File: config.mk
export PLATFORM = sky130hd
export DESIGN_NAME = ccr_config_regs
export DESIGN_NICKNAME = d
export VERILOG_FILES = /design/src/rtl/ccr_pkg.sv /design/src/rtl/ccr_config_regs.sv
export SDC_FILE = /design/constraint.sdc
export NUM_CORES = 1
export LEC_CHECK = 0
export BUFFER_PORTS_ARGS = -buffer_cell sky130_fd_sc_hd__buf_2
export CAP_MARGIN = 20
export CORE_MARGIN = 2
export CORE_UTILIZATION = 45
export DETAILED_ROUTE_END_ITERATION = 10
export GPL_ROUTABILITY_DRIVEN = 0
export PLACE_DENSITY = 0.73
export SETUP_SLACK_MARGIN = 0.2
export SKIP_LAST_GASP = 1
export SYNTH_ARGS = -nofsm -noshare
export SYNTH_HDL_FRONTEND = slang
export SYNTH_SLANG_ARGS = --single-unit
File: constraint.sdc
create_clock -name sys_clk -period 1.4 [get_ports sys_clk]
set_input_delay 0.21 -clock sys_clk [delete_from_list [all_inputs] [get_ports sys_clk]]
set_output_delay 0.21 -clock sys_clk [all_outputs]
set_load 0.02 [all_outputs]
File: src/rtl/ccr_pkg.sv
package ccr_pkg;
	// register indices: the first strobe of a pair hits A, the second B
	localparam logic FEAT_A_IDX = 1'b0;
	localparam logic FEAT_B_IDX = 1'b1;
	localparam logic [7:0] FEAT_A_RESET = 8'h00;
	localparam logic [7:0] FEAT_B_RESET = 8'h00;
	// feature_control_a fields
	localparam int A_VIDEO_SHADOW_BIT = 0;
	localparam int A_SHADOW_WRITE_BIT = 1;
	localparam int A_EARLY_CWR_BIT = 2;
	localparam int A_ROM_SIZE_BIT = 3;
	localparam int A_CWR_ZERO_WAIT_BIT = 4;
	localparam int A_CACHE_MODE_LSB = 5;
	localparam int A_CACHE_EN_BIT = 7;
	// feature_control_b fields
	localparam int B_MEM_SIZE_LSB = 0;
	localparam int B_RESERVED_BIT = 3;
	localparam int B_CAS_WAIT_LSB = 4;
	localparam int B_SHADOW_READ_BIT = 6;
	localparam int B_PAGE_MODE_BIT = 7;
	// hidden toggles
	localparam logic [15:0] REFRESH_TOGGLE_PORT = 16'h0822;
	localparam logic [2:0] REFRESH_RUN_LEN = 3'h3;
	localparam logic [2:0] SPEED_RUN_LEN = 3'h4;
	localparam logic REFRESH_RESET = 1'b1;
	localparam logic SPEED_DIV2_RESET = 1'b0;
	// 64K segment numbers (address bits 23:16)
	localparam logic [7:0] SEG_VIDEO = 8'h0c;
	localparam logic [7:0] SEG_VIDEO_HI = 8'h0d;
	localparam logic [7:0] SEG_BIOS_LO = 8'h0e;
	localparam logic [7:0] SEG_BIOS = 8'h0f;
	localparam logic [7:0] SEG_TOP_LO = 8'hfe;
	localparam logic [7:0] SEG_TOP = 8'hff;
	typedef enum logic [1:0] {
		CACHE_NONE,
		CACHE_EXT_32K,
		CACHE_EXT_64K_UP,
		CACHE_INTERNAL_128B
	} ccr_cache_mode_type;
endpackage : ccr_pkg

File: src/rtl/ccr_config_regs.sv
`timescale 1ns/1ps
// How it works
// - select strobe with write/read moves config data
// - refresh on at power up; 3 reads toggle
// - clock div1 default; 4 config reads toggle
// - divider switches without glitch or runt
// - first strobe register A, second register B
// - both feature registers clear at power up
// - bit0 adds video shadow, 64K or 128K
// - second revision: bit3 picks 64K/128K both
// - first revision: ROM decode size is inverted
// - A bit1 enables shadow RAM writes
// - A bit2 picks early cache write enable
// - A bit4 picks zero-wait cache write hit
// - A bits6:5 encode cache configuration
// - A bit7 enables caching, zero disables
// - B bits2:0 select installed DRAM size
// - B bits5:4 set CAS wait states
// - B bit6 serves shadow reads from DRAM
// - B bit7 enables DRAM page mode
// - all logic on core clock only
// - inputs ignored until power good high
// - locked shadow: reads local, writes off-board
module ccr_config_regs #(
	parameter int SILICON_REV = 2
) (
	input wire logic sys_clk,
	input wire logic reset,
	input wire logic clkEn,
	input wire logic powerGoodIn,
	input wire logic configSelectN,
	input wire logic writeRead,
	input wire logic memIo,
	input wire logic addrStatusN,
	input wire logic [23:0] cpuAddr,
	input wire logic [7:0] rowAddrConfigDataIn,
	output logic [7:0] rowAddrConfigDataOut,
	output logic rowAddrConfigDataOe,
	output logic cpuClockOut,
	output logic refreshEnable,
	output logic shadowVideoEnable,
	output logic shadowWriteEnable,
	output logic earlyCacheWrite,
	output logic romSize128,
	output logic cacheWriteZeroWait,
	output ccr_pkg::ccr_cache_mode_type cacheMode,
	output logic cacheEnable,
	output logic [2:0] memSize,
	output logic [1:0] casWait,
	output logic shadowReadEnable,
	output logic pageModeEnable,
	output logic biosRomSelectN,
	output logic ioBusCycleN
);
	import ccr_pkg::*;

	// ==========================================================
	// input synchronisers
	// ==========================================================
	localparam int SW = 1 + 1 + 1 + 1 + 1 + 24 + 8;
	// power good idles low so a stale high cannot open the gate after reset
	localparam logic [SW-1:0] SYNC_IDLE = {1'b0, {(SW-1){1'b1}}};
	logic [SW-1:0] pinRaw;
	logic [SW-1:0] syncA_reg;
	logic [SW-1:0] syncB_reg;
	logic cselDly_reg;
	logic adsDly_reg;
	logic pgS, cselNS, wrS, memS, adsNS;
	logic [23:0] addrS;
	logic [7:0] dataS;

	assign pinRaw = {powerGoodIn, configSelectN, writeRead, memIo,
		addrStatusN, cpuAddr, rowAddrConfigDataIn};
	assign {pgS, cselNS, wrS, memS, adsNS, addrS, dataS} = syncB_reg;

	// every pin is asynchronous to the core clock, two flops each
	always_ff @(posedge sys_clk) begin
		if (reset) begin
			syncA_reg <= SYNC_IDLE;
			syncB_reg <= SYNC_IDLE;
		end else if (clkEn) begin
			syncA_reg <= pinRaw;
			syncB_reg <= syncA_reg;
		end
	end

	// third stage for edge detection and the power gate
	logic pgOk_reg;
	always_ff @(posedge sys_clk) begin
		if (reset) begin
			pgOk_reg <= 1'b0;
			cselDly_reg <= 1'b1;
			adsDly_reg <= 1'b1;
		end else if (clkEn) begin
			pgOk_reg <= pgS;
			cselDly_reg <= cselNS;
			adsDly_reg <= adsNS;
		end
	end

	// strobes and cycle starts only count once power is good
	logic cselFall, cselRise, cycleStart, run;
	assign run = clkEn && pgOk_reg;
	assign cselFall = run && cselDly_reg && !cselNS;
	assign cselRise = run && !cselDly_reg && cselNS;
	assign cycleStart = run && adsDly_reg && !adsNS;

	// ==========================================================
	// feature registers
	// ==========================================================
	logic [7:0] featA_reg;
	logic [7:0] featB_reg;
	logic pairPtr_reg;
	logic [7:0] readData_reg;
	logic readActive_reg;

	// which register the current strobe addresses
	function automatic logic [7:0] readMux(input logic sel,
		input logic [7:0] a, input logic [7:0] b);
		readMux = (sel == FEAT_A_IDX) ? a : b;
	endfunction : readMux

	// writes land on strobe release, when data has settled
	always_ff @(posedge sys_clk) begin
		if (reset) begin
			featA_reg <= FEAT_A_RESET;
			featB_reg <= FEAT_B_RESET;
		end else if (cselRise && wrS) begin
			if (pairPtr_reg == FEAT_A_IDX) begin
				featA_reg <= dataS;
			end else begin
				featB_reg <= dataS & ~(8'h01 << B_RESERVED_BIT);
			end
		end
	end

	// strobe pairing pointer, flips at each strobe end
	always_ff @(posedge sys_clk) begin
		if (reset) begin
			pairPtr_reg <= FEAT_A_IDX;
		end else if (cselRise) begin
			pairPtr_reg <= ~pairPtr_reg;
		end
	end

	// read data latched at strobe start, driven while strobe low
	always_ff @(posedge sys_clk) begin
		if (reset) begin
			readData_reg <= 8'h00;
			readActive_reg <= 1'b0;
		end else if (cselFall && !wrS) begin
			readData_reg <= readMux(pairPtr_reg, featA_reg, featB_reg);
			readActive_reg <= 1'b1;
		end else if (clkEn && cselNS) begin
			readActive_reg <= 1'b0;
		end
	end

	assign rowAddrConfigDataOut = readData_reg;
	assign rowAddrConfigDataOe = readActive_reg && !cselNS;

	// ==========================================================
	// hidden toggles: refresh and speed
	// ==========================================================
	logic [2:0] refRun_reg;
	logic [2:0] spdRun_reg;
	logic refresh_reg;
	logic speedDiv2_reg;
	logic refHit;

	assign refHit = !memS && !wrS && addrS[15:0] == REFRESH_TOGGLE_PORT;

	// consecutive reads of the refresh port, any other cycle restarts
	always_ff @(posedge sys_clk) begin
		if (reset) begin
			refRun_reg <= 3'h0;
			refresh_reg <= REFRESH_RESET;
		end else if (cycleStart) begin
			if (!refHit) begin
				refRun_reg <= 3'h0;
			end else if (refRun_reg == REFRESH_RUN_LEN - 3'h1) begin
				refRun_reg <= 3'h0;
				refresh_reg <= ~refresh_reg;
			end else begin
				refRun_reg <= refRun_reg + 3'h1;
			end
		end
	end

	// consecutive config reads; a config write breaks the run
	always_ff @(posedge sys_clk) begin
		if (reset) begin
			spdRun_reg <= 3'h0;
			speedDiv2_reg <= SPEED_DIV2_RESET;
		end else if (cselFall) begin
			if (wrS) begin
				spdRun_reg <= 3'h0;
			end else if (spdRun_reg == SPEED_RUN_LEN - 3'h1) begin
				spdRun_reg <= 3'h0;
				speedDiv2_reg <= ~speedDiv2_reg;
			end else begin
				spdRun_reg <= spdRun_reg + 3'h1;
			end
		end
	end

	assign refreshEnable = refresh_reg;

	// ==========================================================
	// cpu clock divider
	// ==========================================================
	logic cpuClk_reg;
	logic divPhase_reg;
	logic activeDiv2_reg;

	// mode only changes while the output is low at a phase boundary,
	// so every high and low half lasts one or two whole periods
	always_ff @(posedge sys_clk) begin
		if (reset) begin
			cpuClk_reg <= 1'b0;
			divPhase_reg <= 1'b0;
			activeDiv2_reg <= SPEED_DIV2_RESET;
		end else if (clkEn) begin
			if (!cpuClk_reg && !divPhase_reg) begin
				activeDiv2_reg <= speedDiv2_reg;
			end
			if (!activeDiv2_reg || divPhase_reg) begin
				cpuClk_reg <= ~cpuClk_reg;
				divPhase_reg <= 1'b0;
			end else begin
				divPhase_reg <= 1'b1;
			end
		end
	end

	assign cpuClockOut = cpuClk_reg;

	// ==========================================================
	// decoded feature controls
	// ==========================================================
	assign shadowVideoEnable = featA_reg[A_VIDEO_SHADOW_BIT];
	assign shadowWriteEnable = featA_reg[A_SHADOW_WRITE_BIT];
	assign earlyCacheWrite = featA_reg[A_EARLY_CWR_BIT];
	assign cacheWriteZeroWait = featA_reg[A_CWR_ZERO_WAIT_BIT];
	assign cacheMode = ccr_cache_mode_type'(
		featA_reg[A_CACHE_MODE_LSB +: 2]);
	assign cacheEnable = featA_reg[A_CACHE_EN_BIT];
	assign memSize = featB_reg[B_MEM_SIZE_LSB +: 3];
	assign casWait = featB_reg[B_CAS_WAIT_LSB +: 2];
	assign shadowReadEnable = featB_reg[B_SHADOW_READ_BIT];
	assign pageModeEnable = featB_reg[B_PAGE_MODE_BIT];

	// ==========================================================
	// rom and shadow decode
	// ==========================================================
	logic shadow128;
	logic romDecode128;

	// shadow size follows the bit on both revisions; rom size flips on the first revision
	assign shadow128 = featA_reg[A_ROM_SIZE_BIT];
	assign romDecode128 = (SILICON_REV == 1) ?
		!featA_reg[A_ROM_SIZE_BIT] : featA_reg[A_ROM_SIZE_BIT];
	assign romSize128 = romDecode128;

	// 64K segment, optionally widened by its paired 64K segment (below for rom, above for video) to 128K
	function automatic logic inArea(input logic [7:0] seg,
		input logic [7:0] top, input logic [7:0] low, input logic wide);
		inArea = (seg == top) || (wide && seg == low);
	endfunction : inArea

	logic [7:0] seg;
	logic romArea, biosShadow, videoShadow, shadowArea;
	logic localRead, localWrite;

	assign seg = addrS[23:16];
	assign romArea = inArea(seg, SEG_BIOS, SEG_BIOS_LO, romDecode128) ||
		inArea(seg, SEG_TOP, SEG_TOP_LO, romDecode128);
	assign biosShadow = inArea(seg, SEG_BIOS, SEG_BIOS_LO, shadow128);
	assign videoShadow = featA_reg[A_VIDEO_SHADOW_BIT] &&
		inArea(seg, SEG_VIDEO, SEG_VIDEO_HI, shadow128);
	assign shadowArea = biosShadow || videoShadow;
	assign localRead = !wrS && featB_reg[B_SHADOW_READ_BIT];
	assign localWrite = wrS && featA_reg[A_SHADOW_WRITE_BIT];

	logic romSel_reg;
	logic ioCyc_reg;

	// decode held from one cycle start to the next
	always_ff @(posedge sys_clk) begin
		if (reset) begin
			romSel_reg <= 1'b0;
			ioCyc_reg <= 1'b0;
		end else if (cycleStart) begin
			if (!memS) begin
				romSel_reg <= 1'b0;
				ioCyc_reg <= 1'b1;
			end else if (shadowArea && (localRead || localWrite)) begin
				romSel_reg <= 1'b0;
				ioCyc_reg <= 1'b0;
			end else if (shadowArea && wrS) begin
				romSel_reg <= 1'b0;
				ioCyc_reg <= 1'b1;
			end else begin
				romSel_reg <= romArea;
				ioCyc_reg <= romArea || videoShadow;
			end
		end
	end

	assign biosRomSelectN = ~romSel_reg;
	assign ioBusCycleN = ~ioCyc_reg;
endmodule : ccr_config_regs

==> results_dict.tcl <==
set metrics [dict create \
    final_cell_area_um2 6860 \
    synth-edff-count 0 \
    vias_per_cell 4.92 \
    path_cells "nor4_4 -> nand4b_4 -> or4b_1 -> a21oi_1" \
    synthDistinctLibCells 43 \
    numPortBuffers 67 \
    cts_max_level 4 \
    worstPathMaxFanout 3 \
    syn-num-nets 469 \
    seq_area_frac_synth_pct 52.0 \
    critPathArrivalTime_ns 1.93 \
    numCtsBuffers 17 \
    ys.flop_type "dfxtp_1" \
    dpl_cell_area_um2 5080 \
    ys_ff_latch 115 \
    route.detailed.drc 0 \
    grt_antenna_before_repair 0 \
    fmaxAchievable_mhz 680 \
    critPathCaptureType "register" \
    syn_avg_cell_area_um2 10.4 \
    nNetsFinal 638 \
    die_w_um 103 \
    final_layout_size_suffix_gt1_share_pct 39.5 \
    num_vias 3652 \
    synth-warning-count 0 \
    post-place-cells 628 \
    mostFrequentLayoutCells "mux2i_1 (97), nand2_1 (79), dfxtp_1 (79)" \
    finalCritPeriodShare_pct 105 \
    postRouteAntennaNets 0 \
    diodes 0 \
    die_area_um2 10700 \
    drt_iter0_drc 121 \
    outcome "finished with violations" \
    dr.pass1.iters 4 \
    grt_pass1_wl_mm 16.9 \
    fin_crit_ns 1.47 \
    core_um2 9680 \
    syn_to_final_growth_pct 54.8 \
    cp_top_family "simple AND/OR/NAND/NOR gates" \
    slowest_delay_ns 0.47 \
    drt-total-wl_mm 11.2 \
    violations "setup timing" \
    dp_slack_ns -0.0966 \
    whs_ns 0.178 \
    startpoint "syncB_reg[22]$_SDFFE_PP1P_" \
    hpwlAfterDp_mm 6.07 \
    p_total_mw 8.48 \
    grt_pass1_vias 3560 \
    grt_overflow_total 0 \
    irDropWorstVdd_mv 0.711 \
    grt_max_degree 54 \
    p_per_area_nw_per_um2 1240 \
    cts.sinks 115 \
    start_util_pct 45.7 \
    syn_area_um2 4430 \
    rsz0062_at_grt "yes" \
    finalWorstSetupSlack_ns -0.0710 \
    ys_async_sr_fraction_pct 0 \
    hold_viol 0 \
    pin_count 68 \
    finalClockSkew_ns 0.0100 \
    slew_violations 0 \
    worstSkewPairLatency_ns 0.53 \
    hold_path_class "in -> reg" \
    r2r_start "syncB_reg[22]$_SDFFE_PP1P_" \
    groute.usage.overall_pct 21.0 \
    cts.clk_slew.worst_paths_ns 0.06 \
    worst-path-buf-inv 0 \
    timing_worst_setup_path_type "reg -> reg" \
    max-cap-violations 0 \
    clockBufferDepth 2 \
    final_cells 743 \
    wl_per_cell_um 15.1 \
    startpoint_type "register" \
    tightest_slew_ns 0.362 \
    cp.required_ns 1.85 \
    leakagePower_nw 3.05 \
    die_h_um 103 \
    hold_start "reset" \
    syn_inst 428 \
    setup-tns-final_ns -0.147 \
    final_common_cell "mux2i_1" \
    relSlewSlack_pct 75.8 \
    final_core_util_pct 70.8 \
    cts_tree "done" \
    cpMaxStageDelayCell "or4b_1" \
    rows 36 \
    setup_viol 4 \
    cts_root_buffer "clkbuf_8" \
]
## where the power goes
part           total (mW)  internal, mW  switching, mW
combinational       0.548         0.296          0.252
clock                4.48          2.93           1.55
sequential           3.46          3.38         0.0775
## worst reg2reg max path, cell delays in order (launching register included)
cell      delay [ns]
dfxtp_2         0.33
nor4_4          0.33
nand4b_4        0.15
or4b_1          0.48
a21oi_1         0.13
## synthesized netlist by cell type (2+ instances only)
| cell type | number | share of area [%] |
|---|---|---|
| mux2i_1 | 98 | 22 |
| nand4b_4 | 2 | 1.1 |
| xor2_1 | 2 | 0.40 |
| nor2_1 | 33 | 2.8 |
| nor3_1 | 3 | 0.34 |
| clkbuf_1 | 13 | 1.1 |
| nor3b_1 | 2 | 0.34 |
| inv_1 | 6 | 0.51 |
| nor4_1 | 2 | 0.28 |
| a21oi_1 | 7 | 0.79 |
| nand2_1 | 79 | 6.7 |
| nor4_4 | 2 | 0.96 |
| buf_2 | 13 | 1.5 |
| a211oi_1 | 8 | 1.4 |
| xnor2_1 | 2 | 0.40 |
| nor2b_1 | 3 | 0.42 |
| mux2_2 | 2 | 0.51 |
| dfxtp_1 | 115 | 52 |
| o211ai_1 | 2 | 0.34 |
| o21ai_0 | 3 | 0.34 |
| nand2b_1 | 4 | 0.56 |
| nand3_1 | 2 | 0.23 |
| nand3b_1 | 4 | 0.68 |
| a211o_1 | 2 | 0.40 |
## cells by family after synthesis
family,count (synthesis),synth area share [%]
simple gates,147,16.7
buf+inv,33,3.16
compound gates,28,4.46
flops,115,52.0
xor+xnor,4,0.791
mux,100,22.6
fa+ha+maj,1,0.282
## layout make-up
type	count	area, µm²
flip-flops and latches	115	2350
well taps	133	166
inverters	6	22.5
clock buffers	19	432
repair buffers	177	1560
fillers	640	2830
multi-input cells	280	2140
clock inverters	13	184
## timing repair
item                                    in CTS  in global routing
endpoints found under the hold margin       38                  0
gates resized for setup                    119                 22
pin swaps                                   20                 16
gates cloned                                 1                  0
setup buffers                               29                 15
hold buffers                                38                  0
endpoints found under the setup margin      60                 62
## worst paths after layout
check	endpoint	slack [ns]	cells past startpoint
hold reg to reg	spdRun_reg[2]$_SDFFE_PP0P_	0.47	1
setup / recovery	refRun_reg[0]$_SDFFE_PP0P_	-0.07	4
hold / removal	featB_reg[2]$_SDFFE_PP0P_	0.18	3
setup reg to reg	refRun_reg[0]$_SDFFE_PP0P_	-0.07	4
## layer usage
layer | vias to the layer above | part of all wire (%) | GRT usage, %
li1 | 1809 | - | -
met1 | 1759 | 43 | 23.8
met5 | - | 0 | 0
met3 | 12 | 3.3 | 6.72
met2 | 72 | 53 | 36.7
met4 | 0 | 1.2 | 8.10
(Power assumes the default switching activity.)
·····
**Assigned task:** Among the entries above, some lines may hold the string "cycleStart". State how many, and give nothing but the number.

**Solution to the problem:** 4